叶子峰见过他一次,也是次在物黑市里听过他的声音,叶子峰记住了,这是叶子峰的过耳不忘的本事。
“25万!”历楷见有人一直和自己出价,又跳涨了6万。直接将大厅里那个人吓退了。
“26万!”曹爷采取的是跟随出价战略,稳打稳扎,绝不主动涨价,这样虽然没有气势,但好处也是显而宜见,是不会多出冤枉钱。
“30万!”“1号”包间声音再次响起,毫不犹豫地涨了4万元。
“你听!是不是你的冤家?”骆轻雪用手肘捅一下叶子峰,满脸古怪地问。骆轻雪也听出来了,这个女人是谁了。
“什么冤家?”叶子峰装着茫然不解的样子。
“装吧,你!你不是还欠人家1个亿?现在不认帐了?”骆轻雪满脸不屑。
不得不说女人的直觉非常可怕。骆轻雪也只是在香江慈善晚会见过秀川芳子一面记住了。现在只凭着声音听出来是秀川芳子。
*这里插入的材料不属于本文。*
## config.mk

```make
export PLATFORM = sky130hd
export DESIGN_NAME = bse_queue
export DESIGN_NICKNAME = d
export VERILOG_FILES = /design/src/bse_pkg.sv /design/src/bse_queue.sv
export SDC_FILE = /design/constraint.sdc
export NUM_CORES = 1
export LEC_CHECK = 0
export BUFFER_PORTS_ARGS = -buffer_cell sky130_fd_sc_hd__buf_4
export CAP_MARGIN = 20
export CORE_MARGIN = 1
export CORE_UTILIZATION = 45
export DETAILED_ROUTE_END_ITERATION = 10
export MAX_ROUTING_LAYER = met4
export PLACE_DENSITY = 0.7
export SYNTH_ARGS = -nofsm -noshare
export SYNTH_HDL_FRONTEND = slang
export SYNTH_SLANG_ARGS = --single-unit
```

## constraint.sdc

```tcl
create_clock -name clk_i -period 2.1 [get_ports clk_i]
set_input_delay 0.21 -clock clk_i [delete_from_list [all_inputs] [get_ports clk_i]]
set_output_delay 0.21 -clock clk_i [all_outputs]
set_load 0.005 [all_outputs]
```

## src/bse_pkg.sv

```systemverilog
// Shared types and constants for the bitmap set engine.
// Used by every module of the block; depends on nothing.
package bse_pkg;

  localparam int CAPACITY   = 4096;
  localparam int WORD_BITS  = 8;
  localparam int BIT_W      = $clog2(WORD_BITS);
  localparam int WORD_COUNT = (CAPACITY + WORD_BITS - 1) / WORD_BITS;
  localparam int ADDR_W     = (WORD_COUNT > 1) ? $clog2(WORD_COUNT) : 1;
  localparam int VALUE_W    = 12;
  localparam int COUNT_W    = 13;
  localparam int QUEUE_DEPTH = 2;
  localparam int QPTR_W     = $clog2(QUEUE_DEPTH);
  localparam int QCNT_W     = $clog2(QUEUE_DEPTH + 1);

  typedef enum logic [1:0] {
    ACT_ADD    = 2'd0,
    ACT_REMOVE = 2'd1,
    ACT_TEST   = 2'd2,
    ACT_FIND   = 2'd3
  } action_e;

  typedef struct packed {
    action_e              action;
    logic [VALUE_W-1:0]   value;
  } req_t;

  typedef struct packed {
    logic                 changed;
    logic                 was_member;
    logic                 found;
    logic [VALUE_W-1:0]   next_member;
    logic [COUNT_W-1:0]   count;
  } rsp_t;

  // A request after classification: word address, bit within the word and range flag.
  typedef struct packed {
    action_e              action;
    logic [ADDR_W-1:0]    word;
    logic [BIT_W-1:0]     bit_idx;
    logic                 in_range;
  } cmd_t;

  typedef struct packed {
    logic                 full;
    logic                 empty;
  } q_status_t;

endpackage

```

## src/bse_queue.sv

```systemverilog
// Short command queue between the front and the back of the bitmap set engine.
// Depends on bse_pkg.
module bse_queue (
  input  logic                 clk_i,
  input  logic                 rst_ni,
  input  logic                 push_i,
  input  bse_pkg::cmd_t        push_data_i,
  input  logic                 pop_i,
  output bse_pkg::cmd_t        head_o,
  output bse_pkg::q_status_t   q_stat_o
);

  bse_pkg::cmd_t                slot_q [bse_pkg::QUEUE_DEPTH];
  logic [bse_pkg::QPTR_W-1:0]   wr_ptr_q, rd_ptr_q;
  logic [bse_pkg::QCNT_W-1:0]   fill_q;

  assign q_stat_o.full  = (fill_q == bse_pkg::QCNT_W'(bse_pkg::QUEUE_DEPTH));
  assign q_stat_o.empty = (fill_q == '0);
  assign head_o         = slot_q[rd_ptr_q];

  always_ff @(posedge clk_i or negedge rst_ni) begin
    if (!rst_ni) begin
      wr_ptr_q <= '0;
      rd_ptr_q <= '0;
      fill_q   <= '0;
    end else begin
      if (push_i) begin
        wr_ptr_q <= (wr_ptr_q == bse_pkg::QPTR_W'(bse_pkg::QUEUE_DEPTH - 1))
                    ? '0 : wr_ptr_q + 1'b1;
      end
      if (pop_i) begin
        rd_ptr_q <= (rd_ptr_q == bse_pkg::QPTR_W'(bse_pkg::QUEUE_DEPTH - 1))
                    ? '0 : rd_ptr_q + 1'b1;
      end
      if (push_i && !pop_i) begin
        fill_q <= fill_q + 1'b1;
      end else if (pop_i && !push_i) begin
        fill_q <= fill_q - 1'b1;
      end
    end
  end

  always_ff @(posedge clk_i) begin
    if (push_i) begin
      slot_q[wr_ptr_q] <= push_data_i;
    end
  end

endmodule

```

==> results.tsv <==
metric	value	unit
fin util	0.607	
full die area	3160	um2
Period Utilization, post-route	0.859	
Slowest cell on crit path	dfrtp_1	
setup_tns	0	ns
CP required	1.89	ns
first-pass GRT wire length	3.35	mm
Final Skew	0.00885	ns
num ports	36	
Synth cell types	13	
sequential share of the synthesized area	0.758	
Sink Count	34	
Final Setup Violations	0	
metal2 WL	1.07	mm
Hold Path Class	input pin to flip-flop	
Inserted Clock Buffers	5	
largest net degree at the start of global routing	16	
initial antenna violation count	0	
H-tree Lvls	2	
Inst Count DP	130	
fin cells	139	
Remaining Overflow, GRT	0	
clock root buffer	clkbuf_4	
critical path class	flip-flop to output port	
drt drc	0	
Post-synth ARST share	0.118	
post-synth top area cell	edfxtp_1	
cell mode on critical path	buf_4	
Initial Utilization	0.479	
FF+latch count, synth	34	
Mapped Area	1320	um2
Synth area leaders	edfxtp_1 (68%), mux2_4 (10%), dfrtp_1 (7.6%)	
Mapped Nets	83	
startpoint types	flip-flop	
Reg clk slew, reported paths	0.10	ns
Hold Slack	0.0634	ns
DR vias/cell	4.86	
CP peak stage delay	0.51	ns
worst slew pin tran	0.713	ns
net count reported at finish	127	
total wire length	2.07	mm
Commonest cells post-synth	edfxtp_1 (30), mux2_4 (9), mux2_2 (6)	
gr usage total	0.153	
status	finished clean	
CORE AREA	2760	um2
clk_lat worst skew	0.32	ns
Post-Route M1 WL	857	um
CTS tree	done	
most frequent cell after synthesis	edfxtp_1	
synthesized instance count	63	
Antenna Nets Post-Route	0	
Placed Area	1610	um2
crit path max fanout	10	
fillers	218	
Place WS	0.631	ns
design area	1670	um2
worst rel slew slack	0.525	
Die Wd	56.2	um
most used flip-flop cell after synthesis	edfxtp_1	
Final Hold Fails	0	
number of global-route vias before repair	710	
Crit. End Element	output port	
cts repair resizes	0	
max-cap violation count	0	
Top Metal Used	met4	
Layout area overhead	26.6	%
setup ws final	0.296	ns
static leakage	0.685	nW
via count	675	
Arr. time, crit path	1.59	ns
CP Cell Sequence	buf_4, mux2_2, buf_4	
Die H	56.2	um
Yosys top cell area share	0.682	
post-DR wirelength/cell	14.9	um
Final Critical Period	1.80	ns
metal3 WL	113	um
layout cells sized above 1	0.537	
pwr dens	1190	nW/um2
# port buffers	35	
diode count	0	
RSZ-0062 raised after global routing	no	
placer congestion estimate	0.589	
Post-synth EDFFs	30	
yosys warns	0	
DRT iter0 DRCs	17	
DRT Pass-1 Iters	4	
max-slew violation count	0	
Core Rows	19	
dpl hpwl	1.45	mm
maximum clock path buffer count	2	
Max rail drop VDD	0.000878	V
Max Freq	554	MHz
overall power	1.99	mW
mean post-synth cell area	21.0	um2
[layout make-up]
class / instances / area [um2] / area share
Sequential cell: 34 / 1000 / 0.598
Clock buffer: 8 / 48.8 / 0.0292
Timing Repair Buffer: 39 / 295 / 0.177
Multi-Input combinational cell: 26 / 285 / 0.171
Inverter: 1 / 3.75 / 0.00224
Tap cell: 31 / 38.8 / 0.0232
[flip-flops by register name, summed over array words and instances, names as in the netlist]
| name | cells |
|---|---|
| rd_ptr_q | 1 |
| wr_ptr_q | 1 |
| slot_q | 30 |
| fill_q | 2 |
[metal layers]
| layer | track usage | vias to the layer above |
|---|---|---|
| met4 | 0.0627 | 0 |
| met2 | 0.241 | 23 |
| met5 | - | - |
| li1 | - | 320 |
| met1 | 0.164 | 327 |
| met3 | 0.0744 | 5 |
[power breakdown]
part           leakage (nW)  switching, mW  total [mW]  internal (mW)
clock                0.0265          0.200       0.334          0.133
combinational         0.331          0.251       0.671          0.420
sequential            0.328         0.0788       0.987          0.908
total                 0.685          0.530        1.99           1.46
[worst max-delay path: cells and delay by family, from the launching register on]
kind | cells | cell delay (ns)
buffers and inverters | 2 | 0.41
flip-flops | 1 | 0.51
multiplexers | 1 | 0.35
[kinds of logic (layout without fill, tap and decap cells)]
group                    Yosys count  count (layout)  share of synthesized area
flip-flops                        34              34                      0.758
multiplexers                      15              15                      0.153
XOR/XNOR                           5               5                     0.0331
AND/OR/NAND/NOR                    5               5                     0.0199
buffers and inverters              3              48                     0.0265
adder cells (fa/ha/maj)            1               1                    0.00947
[cells in the final DEF (no fill, tap or decap), types with 2 or more instances in the layout]
master    synthesis  layout
buf_4             0      38
clkbuf_1          0       3
clkbuf_4          0       5
dfrtp_1           4       4
edfxtp_1         30      30
mux2_2            6       6
mux2_4            9       9
nor2_1            2       2
nor2b_1           2       2
xor2_1            4       4
[final timing paths]
kind,from,endpoint,slack [ns],cells past startpoint
max in group asynchronous,rst_ni,wr_ptr_q,1.78,2
worst min register to register,fill_q[1],fill_q[1],0.50,1
worst min-delay path,pop_i,rd_ptr_q,0.06,2
min in group asynchronous,rst_ni,fill_q[0],0.21,2
worst max register to register,wr_ptr_q,slot_q[1][13],0.73,1
worst max-delay path,rd_ptr_q,head_o[1],0.30,3
[repair_timing]
| item | CTS | global route |
|---|---|---|
| endpoints found under the hold margin | 4 | 0 |
| hold buffers | 1 | 0 |
| setup buffers | 0 | 0 |
| setup endpoints to repair | 0 | 0 |
Note: power is estimated with default switching activity, not from simulation.
<file path="src/rtl/bpa_ram.sv">
// Generic single write, single read RAM with registered read data.
module bpa_ram #(
  parameter int W = 8,
  parameter int D = 16,
  localparam int AW = (D > 1) ? $clog2(D) : 1
) (
  input  logic          clk,
  input  logic          we,
  input  logic [AW-1:0] waddr,
  input  logic [W-1:0]  wdata,
  input  logic [AW-1:0] raddr,
  output logic [W-1:0]  rdata
);
  logic [W-1:0] mem [D];

  always_ff @(posedge clk) begin
    if (we) begin
      mem[waddr] <= wdata;
    end
    rdata <= mem[raddr];
  end
endmodule

</file>
===== config.mk =====
export PLATFORM = sky130hd
export DESIGN_NAME = aabb_collision_resolve
export DESIGN_NICKNAME = d
export VERILOG_FILES = /design/src/sv/aabb_pkg.sv /design/src/sv/aabb_axis_ovl.sv /design/src/sv/aabb_collision_resolve.sv
export VERILOG_INCLUDE_DIRS = /design/src /design/src/sv
export SDC_FILE = /design/constraint.sdc
export NUM_CORES = 1
export LEC_CHECK = 0
export ABC_AREA = 1
export ABC_CLOCK_PERIOD_IN_PS = 6400
export BUFFER_PORTS_ARGS = -buffer_cell sky130_fd_sc_hd__buf_4
export CORE_MARGIN = 3
export CORE_UTILIZATION = 61
export CTS_CLUSTER_DIAMETER = 60
export DETAILED_ROUTE_END_ITERATION = 8
export GPL_ROUTABILITY_DRIVEN = 0
export PLACE_DENSITY = 0.83
export SLEW_MARGIN = 20
export SYNTH_ARGS = -nofsm -noshare
export SYNTH_HDL_FRONTEND = slang
export SYNTH_SLANG_ARGS = --single-unit

===== constraint.sdc =====
create_clock -name clk -period 6.4 [get_ports clk]
set_input_delay 1.6 -clock clk [delete_from_list [all_inputs] [get_ports clk]]
set_output_delay 1.6 -clock clk [all_outputs]
set_load 0.005 [all_outputs]

===== src/sv/aabb_collision_resolve_assert.svh =====
// Assertion macros for the RTL of the collision block.
// Each macro expects signals named clk and rst_n in the scope where it is used.
`ifndef AABB_COLLISION_RESOLVE_ASSERT_SVH
`define AABB_COLLISION_RESOLVE_ASSERT_SVH

// Same-cycle implication, checked out of reset.
`define AABB_CHECK(lbl, ante, cons, msg) \
  lbl: assert property (@(posedge clk) disable iff (!rst_n) (ante) |-> (cons)) \
    else $error(msg);

// Next-cycle implication, checked out of reset.
`define AABB_CHECK_NEXT(lbl, ante, cons, msg) \
  lbl: assert property (@(posedge clk) disable iff (!rst_n) (ante) |=> (cons)) \
    else $error(msg);

`endif


===== src/sv/aabb_pkg.sv =====
package aabb_pkg;

  localparam int COORD_BITS = 20;
  localparam int FRAC_BITS  = 4;

  // Sums of two coordinates, doubled spans and centre differences, overlaps.
  localparam int SUM_W = COORD_BITS + 1;
  localparam int N2_W  = COORD_BITS + 2;
  localparam int OV_W  = COORD_BITS + 3;

  // Reference max x that selects default mode, in Q format.
  localparam int DEFAULT_MAX_X = -999 * (2 ** FRAC_BITS);

  typedef logic signed [COORD_BITS-1:0] coord_t;
  typedef logic signed [SUM_W-1:0]      sum_t;
  typedef logic signed [N2_W-1:0]       n2_t;
  typedef logic signed [OV_W-1:0]       ov_t;

  // Clears the fraction bits of a doubled distance, leaving whole pixels.
  localparam logic [N2_W-1:0] WHOLE_MASK = ~N2_W'((2 ** (FRAC_BITS + 1)) - 1);

  localparam coord_t PUSH_MAX = {1'b0, {(COORD_BITS-1){1'b1}}};
  localparam coord_t PUSH_MIN = {1'b1, {(COORD_BITS-1){1'b0}}};

  typedef enum logic [1:0] {
    SIDE_ZERO = 2'b00,
    SIDE_POS  = 2'b01,
    SIDE_NEG  = 2'b10
  } side_t;

endpackage


===== src/sv/aabb_axis_ovl.sv =====
module aabb_axis_ovl
  import aabb_pkg::*;
(
  input  n2_t n2,
  input  n2_t ext2,
  output ov_t ov
);

  logic [N2_W-1:0] mag;
  logic [N2_W-1:0] whole;

  // The centre distance is truncated to whole pixels before it is taken off.
  assign mag   = n2[N2_W-1] ? N2_W'(-n2) : N2_W'(n2);
  assign whole = mag & WHOLE_MASK;
  assign ov    = ov_t'(ext2) - ov_t'({1'b0, whole});

endmodule


===== src/sv/aabb_collision_resolve.sv =====
// Push-out resolver for a moving box against an obstacle box. One beat is accepted on every
// clock (busy stays low), and its result appears on the out_ ports, marked by out_valid for
// exactly one cycle. It passes four register stages: edge tests and sums, per-axis overlap,
// side selection, then negation and saturation. The receiver cannot stall the block, so
// every out_valid beat must be taken as it comes.
`include "aabb_collision_resolve_assert.svh"

module aabb_collision_resolve
  import aabb_pkg::*;
(
  input  logic   clk,
  input  logic   rst_n,
  input  logic   start,
  output logic   busy,
  input  coord_t in_mover_min_x,
  input  coord_t in_mover_min_y,
  input  coord_t in_mover_max_x,
  input  coord_t in_mover_max_y,
  input  coord_t in_obstacle_min_x,
  input  coord_t in_obstacle_min_y,
  input  coord_t in_obstacle_max_x,
  input  coord_t in_obstacle_max_y,
  input  coord_t in_ref_min_x,
  input  coord_t in_ref_min_y,
  input  coord_t in_ref_max_x,
  input  coord_t in_ref_max_y,
  output logic   out_valid,
  output coord_t out_push_x,
  output coord_t out_push_y,
  output logic   out_overlapping
);

  function automatic sum_t csum(coord_t a, coord_t b);
    return sum_t'(a) + sum_t'(b);
  endfunction

  function automatic sum_t dbl(coord_t a);
    return sum_t'(a) <<< 1;
  endfunction

  function automatic n2_t span2(coord_t lo, coord_t hi);
    return n2_t'(sum_t'(hi) - sum_t'(lo));
  endfunction

  function automatic coord_t finish(ov_t q, side_t s);
    ov_t    neg;
    coord_t res;
    neg = -q;
    unique case (s)
      SIDE_POS: res = (q > ov_t'(PUSH_MAX)) ? PUSH_MAX : coord_t'(q);
      SIDE_NEG: res = (neg < ov_t'(PUSH_MIN)) ? PUSH_MIN : coord_t'(neg);
      SIDE_ZERO: res = '0;
      default: res = '0;
    endcase
    return res;
  endfunction

  // Stage 1: overlap test, centre differences, extents, mode and reference sides.
  logic  hit_nxt, dflt_nxt;
  n2_t   nx2_nxt, ny2_nxt, extx_nxt, exty_nxt;
  side_t sxr_nxt, syr_nxt;

  logic  v1_r, hit1_r, dflt1_r;
  n2_t   nx2_1_r, ny2_1_r, extx1_r, exty1_r;
  side_t sxr1_r, syr1_r;

  // Stage 2: clamped doubled overlaps.
  ov_t   ovx, ovy, ox_nxt, oy_nxt;
  logic  v2_r, hit2_r, dflt2_r, nxneg2_r, nyneg2_r;
  ov_t   ox2_r, oy2_r;
  side_t sxr2_r, syr2_r;

  // Stage 3: chosen sides and halved magnitudes.
  side_t sx_nxt, sy_nxt;
  logic  v3_r, hit3_r;
  ov_t   qx3_r, qy3_r;
  side_t sx3_r, sy3_r;

  // Stage 4: output registers.
  logic   out_valid_r, out_overlapping_r;
  coord_t out_push_x_r, out_push_y_r;

  assign hit_nxt = !(in_mover_max_x < in_obstacle_min_x || in_mover_min_x > in_obstacle_max_x)
                && !(in_mover_max_y < in_obstacle_min_y || in_mover_min_y > in_obstacle_max_y);
  assign nx2_nxt = n2_t'(csum(in_obstacle_min_x, in_obstacle_max_x))
                 - n2_t'(csum(in_mover_min_x, in_mover_max_x));
  assign ny2_nxt = n2_t'(csum(in_obstacle_min_y, in_obstacle_max_y))
                 - n2_t'(csum(in_mover_min_y, in_mover_max_y));
  assign extx_nxt = span2(in_mover_min_x, in_mover_max_x)
                  + span2(in_obstacle_min_x, in_obstacle_max_x);
  assign exty_nxt = span2(in_mover_min_y, in_mover_max_y)
                  + span2(in_obstacle_min_y, in_obstacle_max_y);
  assign dflt_nxt = (32'(in_ref_max_x) == DEFAULT_MAX_X);

  // A strict x overlap with the reference decides the y side; failing that, y decides x.
  always_comb begin
    sxr_nxt = SIDE_ZERO;
    syr_nxt = SIDE_ZERO;
    if (in_obstacle_max_x > in_ref_min_x && in_obstacle_min_x < in_ref_max_x) begin
      if (dbl(in_ref_max_y) < csum(in_obstacle_min_y, in_obstacle_max_y)) begin
        syr_nxt = SIDE_POS;
      end else if (dbl(in_ref_min_y) > csum(in_obstacle_min_y, in_obstacle_max_y)) begin
        syr_nxt = SIDE_NEG;
      end
    end else if (in_obstacle_max_y > in_ref_min_y && in_obstacle_min_y < in_ref_max_y) begin
      if (dbl(in_ref_max_x) < csum(in_obstacle_min_x, in_obstacle_max_x)) begin
        sxr_nxt = SIDE_POS;
      end else if (dbl(in_ref_min_x) > csum(in_obstacle_min_x, in_obstacle_max_x)) begin
        sxr_nxt = SIDE_NEG;
      end
    end
  end

  aabb_axis_ovl u_ovl_x (
    .n2   (nx2_1_r),
    .ext2 (extx1_r),
    .ov   (ovx)
  );

  aabb_axis_ovl u_ovl_y (
    .n2   (ny2_1_r),
    .ext2 (exty1_r),
    .ov   (ovy)
  );

  // A miss or a negative x overlap zeroes both axes; a negative y overlap zeroes only y.
  assign ox_nxt = (!hit1_r || ovx[OV_W-1]) ? '0 : ovx;
  assign oy_nxt = (!hit1_r || ovx[OV_W-1] || ovy[OV_W-1]) ? '0 : ovy;

  // Default mode keeps the smaller axis; on a tie y is kept.
  always_comb begin
    if (dflt2_r) begin
      if (ox2_r < oy2_r) begin
        sx_nxt = nxneg2_r ? SIDE_NEG : SIDE_POS;
        sy_nxt = SIDE_ZERO;
      end else begin
        sx_nxt = SIDE_ZERO;
        sy_nxt = nyneg2_r ? SIDE_NEG : SIDE_POS;
      end
    end else begin
      sx_nxt = sxr2_r;
      sy_nxt = syr2_r;
    end
  end

  always_ff @(posedge clk) begin
    if (!rst_n) begin
      v1_r        <= 1'b0;
      v2_r        <= 1'b0;
      v3_r        <= 1'b0;
      out_valid_r <= 1'b0;
    end else begin
      v1_r        <= start && !busy;
      v2_r        <= v1_r;
      v3_r        <= v2_r;
      out_valid_r <= v3_r;
    end
  end

  always_ff @(posedge clk) begin
    hit1_r  <= hit_nxt;
    dflt1_r <= dflt_nxt;
    nx2_1_r <= nx2_nxt;
    ny2_1_r <= ny2_nxt;
    extx1_r <= extx_nxt;
    exty1_r <= exty_nxt;
    sxr1_r  <= sxr_nxt;
    syr1_r  <= syr_nxt;

    hit2_r   <= hit1_r;
    dflt2_r  <= dflt1_r;
    nxneg2_r <= nx2_1_r[N2_W-1];
    nyneg2_r <= ny2_1_r[N2_W-1];
    ox2_r    <= ox_nxt;
    oy2_r    <= oy_nxt;
    sxr2_r   <= sxr1_r;
    syr2_r   <= syr1_r;

    hit3_r <= hit2_r;
    qx3_r  <= ox2_r >>> 1;
    qy3_r  <= oy2_r >>> 1;
    sx3_r  <= sx_nxt;
    sy3_r  <= sy_nxt;

    out_overlapping_r <= hit3_r;
    out_push_x_r      <= finish(qx3_r, sx3_r);
    out_push_y_r      <= finish(qy3_r, sy3_r);
  end

  assign busy            = 1'b0;
  assign out_valid       = out_valid_r;
  assign out_push_x      = out_push_x_r;
  assign out_push_y      = out_push_y_r;
  assign out_overlapping = out_overlapping_r;

  `AABB_CHECK(a_latency, out_valid_r, $past(start, 4), "result beat without a start beat four cycles earlier")
  `AABB_CHECK(a_ovl_clamped, v2_r, !ox2_r[OV_W-1] && !oy2_r[OV_W-1], "negative overlap escaped the clamp")
  `AABB_CHECK_NEXT(a_miss_zero, v3_r && !hit3_r, out_push_x == '0 && out_push_y == '0 && !out_overlapping, "non-overlapping pair gave a push")

endmodule

# Word level (Yosys, flattened, before mapping)

Index checks and enable logic that the tools add are counted.
W data, S select, Z words.

Magnitude comparators: 17
Add/sub/neg operators: 18
Mux-type cells: 18
Bitwise operators: 2
Eq/ne operators: 5
Reductions and logical operators: 13

Operators with widths:

| kind                   | number |
|---|---|
| $add A20 B20 Y21       | 4 |
| $sub A20 B20 Y21       | 4 |
| $gt A20 B20 Y1         | 4 |
| $lt A20 B20 Y1         | 4 |
| $mux W20               | 4 |
| $pmux W20 S2           | 2 |
| $lt A23 B20 Y1 const B | 2 |
| $neg A22 Y23           | 2 |
| $sub A22 B23 Y23       | 2 |
| $add A21 B21 Y22       | 2 |
| $gt A22 B20 Y1 const B | 2 |
| $mux W22               | 2 |
| $neg A22 Y22           | 2 |
| $sub A21 B21 Y22       | 2 |
| $gt A21 B21 Y1         | 2 |
| $lt A21 B21 Y1         | 2 |
| $lt A23 B23 Y1         | 1 |
| $eq A20 B15 Y1 const B | 1 |
| $mux W2                | 8 |
| $eq A2 B1 Y1 const B   | 2 |
| $eq A2 B2 Y1 const B   | 2 |
| $logic_or A1 B1 Y1     | 4 |
| $reduce_or A2 Y1       | 2 |
| $logic_and A1 B1 Y1    | 3 |
| other kinds (4)        | 8 |

Flip-flop bits (word level): 242
Output and inout bits: 43
Bits of input ports: 243
Word-level logic and storage cells: 103

# Logic depth before layout (Yosys ltp)

Gate-level depths: netlist of the first run.

Depth after elaboration: 5
Mapped depth: 25
Mapped depth without buffers: 25

# Hierarchy

From an unflattened synthesis of the first run, not the netlist that was laid out.

Cell total of the unflattened synthesis: 3467
Area, all modules: 25391.9 um2

By module, submodules not included:

| module                 | instances | area an instance (um2) | cells an instance | sequential area each (um2) |
|---|---|---|---|---|
| aabb_collision_resolve | 1         | 22173.8                | 2847              | 4844.6 |
| aabb_axis_ovl          | 2         | 1609.0                 | 310               | 0.0 |

# Least setup slack after synthesis of the first run

Ideal clock, no wire load.

Kind: input to register
Start point: in in_obstacle_min_y[0]
End point: reg ny2_1_r[18]
Data required time: 6.273 ns
Arrival: 4.849 ns
Buffers on the path: 0
Cell stages on the path: 19
Slack: 1.424 ns
Setup time: 0.127 ns
Cell sequence: ha_1 -> inv_1 -> fa_1 -> inv_1 -> a31oi_1 -> o21ai_0 -> xnor2_1 -> fa_1 -> inv_1 -> ha_1 -> nand2_1 -> o21ai_0 -> a21oi_1 -> inv_1 -> a21oi_1 -> o21ai_0 -> a21boi_0 -> o21ai_0 -> xor2_1

Longest elaborated chain between the ends: 2

Ends and longest elaborated chain:

| what                 | RTL line                      | source |
|---|---|---|
| start, declared      | aabb_collision_resolve.sv:20  | `input coord_t in_obstacle_min_y,` |
| $add A20 B20 Y21     | aabb_collision_resolve.sv:34  | `return sum_t'(a) + sum_t'(b);` |
| $sub A21 B21 Y22     | aabb_collision_resolve.sv:88  | `- n2_t'(csum(in_mover_min_y, in_mover_max_y));` |
| via ny2_nxt[18]      | aabb_collision_resolve.sv:60  | `n2_t nx2_nxt, ny2_nxt, extx_nxt, exty_nxt;` |
| end signal, assigned | aabb_collision_resolve.sv:164 | `ny2_1_r <= ny2_nxt;` |
| end, declared        | aabb_collision_resolve.sv:64  | `n2_t nx2_1_r, ny2_1_r, extx1_r, exty1_r;` |

The timed path passes the listed nets, and every way through them passes these cells.
A chain may end at the register's enable or synchronous reset.

# Worst setup path in the final report of the first run

Start point: in in_obstacle_max_y[0]
End point: reg ny2_1_r[18]

Longest elaborated chain between the ends: 2

Ends and longest elaborated chain:

| what             | RTL line                     | source |
|---|---|---|
| start, declared  | aabb_collision_resolve.sv:22 | `input coord_t in_obstacle_max_y,` |
| $add A20 B20 Y21 | aabb_collision_resolve.sv:34 |  |
| $sub A21 B21 Y22 | aabb_collision_resolve.sv:88 |  |
| via ny2_nxt[18]  | aabb_collision_resolve.sv:60 |  |

The timed path passes the listed nets, and every way through them passes these cells.
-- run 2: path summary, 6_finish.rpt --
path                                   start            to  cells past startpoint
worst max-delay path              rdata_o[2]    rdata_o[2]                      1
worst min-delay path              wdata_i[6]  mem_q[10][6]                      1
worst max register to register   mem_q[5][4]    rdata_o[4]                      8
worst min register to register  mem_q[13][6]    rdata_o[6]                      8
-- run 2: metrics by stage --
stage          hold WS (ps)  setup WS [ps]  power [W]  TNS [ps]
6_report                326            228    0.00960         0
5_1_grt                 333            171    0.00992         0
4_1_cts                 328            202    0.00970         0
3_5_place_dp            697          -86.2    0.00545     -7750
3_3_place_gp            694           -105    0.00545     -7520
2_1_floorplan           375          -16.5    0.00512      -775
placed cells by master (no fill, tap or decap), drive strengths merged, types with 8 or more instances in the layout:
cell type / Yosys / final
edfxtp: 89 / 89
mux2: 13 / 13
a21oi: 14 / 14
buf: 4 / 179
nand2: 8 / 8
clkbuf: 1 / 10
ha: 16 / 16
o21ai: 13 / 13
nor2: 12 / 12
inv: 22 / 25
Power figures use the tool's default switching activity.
“你说是她?听声音听出来了?”叶子峰只有一直装下去。
“不承认算了!懒得理你!”
骆轻雪不理会叶子峰,幸好这时历楷又出价了,把叶子峰从尴尬拉了出来。
“35万!”这家伙又直接加了5万,声音也大了许多。
“36万!”曹爷也并没有退让,还是老习惯加价一万。
现在,只有历楷、曹爷、秀川芳子参与竞拍,其它人都退出观望。大家看着这件玉雕从5万直接涨到了36万,心里都大呼过隐。
大家来参加这种物黑市拍卖,一是抱着捡漏的心理,能够捡漏,那自是人生快事;二是看看有没有好物件,如果能淘到心头好,也可以摆显一阵;三是现在这种情形,看几拔人,为了一个物件大打出手,价格哗啦哗啦往涨,自己得不到,但看热闹也很开心,华夏人从来不缺看热闹的心态。